`flambe.nn.transformer_sru`¶

Module Contents¶

class flambe.nn.transformer_sru.TransformerSRU(input_size: int = 512, d_model: int = 512, nhead: int = 8, num_encoder_layers: int = 6, num_decoder_layers: int = 6, dim_feedforward: int = 2048, dropout: float = 0.1, sru_dropout: Optional[float] = None, bidrectional: bool = False, **kwargs: Dict[str, Any])[source]¶

Bases: flambe.nn.Module

A Transformer with an SRU replacing the FFN.

forward(self, src: torch.Tensor, tgt: torch.Tensor, src_mask: Optional[torch.Tensor] = None, tgt_mask: Optional[torch.Tensor] = None, memory_mask: Optional[torch.Tensor] = None, src_key_padding_mask: Optional[torch.Tensor] = None, tgt_key_padding_mask: Optional[torch.Tensor] = None, memory_key_padding_mask: Optional[torch.Tensor] = None)[source]¶

Take in and process masked source/target sequences.

Parameters:

src (torch.Tensor) – the sequence to the encoder (required). shape: \((N, S, E)\).
tgt (torch.Tensor) – the sequence to the decoder (required). shape: \((N, T, E)\).
src_mask (torch.Tensor, optional) – the additive mask for the src sequence (optional). shape: \((S, S)\).
tgt_mask (torch.Tensor, optional) – the additive mask for the tgt sequence (optional). shape: \((T, T)\).
memory_mask (torch.Tensor, optional) – the additive mask for the encoder output (optional). shape: \((T, S)\).
src_key_padding_mask (torch.Tensor, optional) – the ByteTensor mask for src keys per batch (optional). shape: \((N, S)\).
tgt_key_padding_mask (torch.Tensor, optional) – the ByteTensor mask for tgt keys per batch (optional). shape: \((N, T)\).
memory_key_padding_mask (torch.Tensor, optional) – the ByteTensor mask for memory keys per batch (optional). shape” \((N, S)\).

Returns:

output (torch.Tensor) – The output sequence, shape: \((T, N, E)\).
Note ([src/tgt/memory]_mask should be filled with) – float(‘-inf’) for the masked positions and float(0.0) else. These masks ensure that predictions for position i depend only on the unmasked positions j and are applied identically for each sequence in a batch. [src/tgt/memory]_key_padding_mask should be a ByteTensor where False values are positions that should be masked with float(‘-inf’) and True values will be unchanged. This mask ensures that no information will be taken from position i if it is masked, and has a separate mask for each sequence in a batch.
Note (Due to the multi-head attention architecture in the) – transformer model, the output sequence length of a transformer is same as the input sequence (i.e. target) length of the decode.
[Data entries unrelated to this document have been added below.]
$ cat src/rtl/io_uart_tx_pkg.sv
// io_uart_tx_pkg: shared definitions for the memory-mapped UART transmitter.
//   - register word addresses (addr[7:2])
//   - STATUS bit positions
//   - transmit FSM state enum
package io_uart_tx_pkg;

  // Word addresses decoded from addr[7:2]
  localparam logic [5:0] UART_DATA = 6'h30;  // byte 0xC0
  localparam logic [5:0] UART_STAT = 6'h31;  // byte 0xC4
  localparam logic [5:0] UART_DIV  = 6'h32;  // byte 0xC8

  // STATUS register bit positions
  localparam int STAT_BUSY    = 0;
  localparam int STAT_FULL    = 1;
  localparam int STAT_EMPTY   = 2;
  localparam int STAT_OVF     = 3;
  localparam int STAT_CNT_LSB = 4;  // count occupies [7:4]

  typedef enum logic [1:0] {
    IDLE  = 2'd0,
    START = 2'd1,
    DATA  = 2'd2,
    STOP  = 2'd3
  } tx_state_t;

endpackage

$ cat src/rtl/io_uart_tx_if.sv
// io_uart_tx_if: I/O store/read port between the data-memory stage and the UART.
//   addr   : byte address, only addr[7:2] is decoded by the UART
//   datain : store data
//   we     : write strobe, already qualified to the I/O space
//   rdata  : combinational read data for addr
// Handshake: there is no valid/ready pair. A write is a single-cycle strobe;
// when we=1 at a rising clock edge the store is taken in that edge, always,
// with no back-pressure. Reads are combinational with no wait states.
interface io_uart_tx_if;
  logic [31:0] addr;
  logic [31:0] datain;
  logic        we;
  logic [31:0] rdata;

  modport master (output addr, output datain, output we, input rdata);
  modport slave  (input addr, input datain, input we, output rdata);
endinterface

$ cat src/rtl/io_sync_fifo.sv
// io_sync_fifo: single-clock FIFO with occupancy count.
//   clk, rst   : clock, asynchronous active-high reset
//   i_push     : write i_data (dropped when full unless i_pop is also accepted)
//   i_data     : write data
//   i_pop      : advance read pointer (ignored when empty)
//   o_data     : head entry (valid when !o_empty)
//   o_full     : DEPTH entries held
//   o_empty    : no entries held
//   o_count    : number of entries held
module io_sync_fifo #(
  parameter int WIDTH = 8,
  parameter int DEPTH = 4
) (
  input  logic                       clk,
  input  logic                       rst,
  input  logic                       i_push,
  input  logic [WIDTH-1:0]           i_data,
  input  logic                       i_pop,
  output logic [WIDTH-1:0]           o_data,
  output logic                       o_full,
  output logic                       o_empty,
  output logic [$clog2(DEPTH+1)-1:0] o_count
);
  localparam int PTR_W = $clog2(DEPTH);
  localparam int CNT_W = $clog2(DEPTH+1);

  logic [WIDTH-1:0] r_mem [DEPTH];
  logic [PTR_W-1:0] r_wr_ptr;
  logic [PTR_W-1:0] r_rd_ptr;
  logic [CNT_W-1:0] r_count;
  logic             w_push_ok;
  logic             w_pop_ok;

  assign o_full  = (r_count == CNT_W'(DEPTH));
  assign o_empty = (r_count == '0);
  assign o_count = r_count;
  assign o_data  = r_mem[r_rd_ptr];

  // A pop in the same cycle frees the slot, so a push on full is still taken.
  assign w_pop_ok  = i_pop && !o_empty;
  assign w_push_ok = i_push && (!o_full || w_pop_ok);

  always_ff @(posedge clk) begin
    if (w_push_ok) r_mem[r_wr_ptr] <= i_data;
  end

  // DEPTH is a power of two, so the pointers wrap by natural overflow.
  always_ff @(posedge clk or posedge rst) begin
    if (rst) begin
      r_wr_ptr <= '0;
      r_rd_ptr <= '0;
      r_count  <= '0;
    end else begin
      if (w_push_ok) r_wr_ptr <= r_wr_ptr + PTR_W'(1);
      if (w_pop_ok)  r_rd_ptr <= r_rd_ptr + PTR_W'(1);
      case ({w_push_ok, w_pop_ok})
        2'b10:   r_count <= r_count + CNT_W'(1);
        2'b01:   r_count <= r_count - CNT_W'(1);
        default: r_count <= r_count;
      endcase
    end
  end
endmodule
where S is the source sequence length, T is the target sequence length, N is the batchsize, E is the feature number

class flambe.nn.transformer_sru.TransformerSRUEncoder(input_size: int = 512, d_model: int = 512, nhead: int = 8, num_layers: int = 6, dim_feedforward: int = 2048, dropout: float = 0.1, sru_dropout: Optional[float] = None, bidirectional: bool = False, **kwargs: Dict[str, Any])[source]¶

Bases: flambe.nn.Module

A TransformerSRUEncoder with an SRU replacing the FFN.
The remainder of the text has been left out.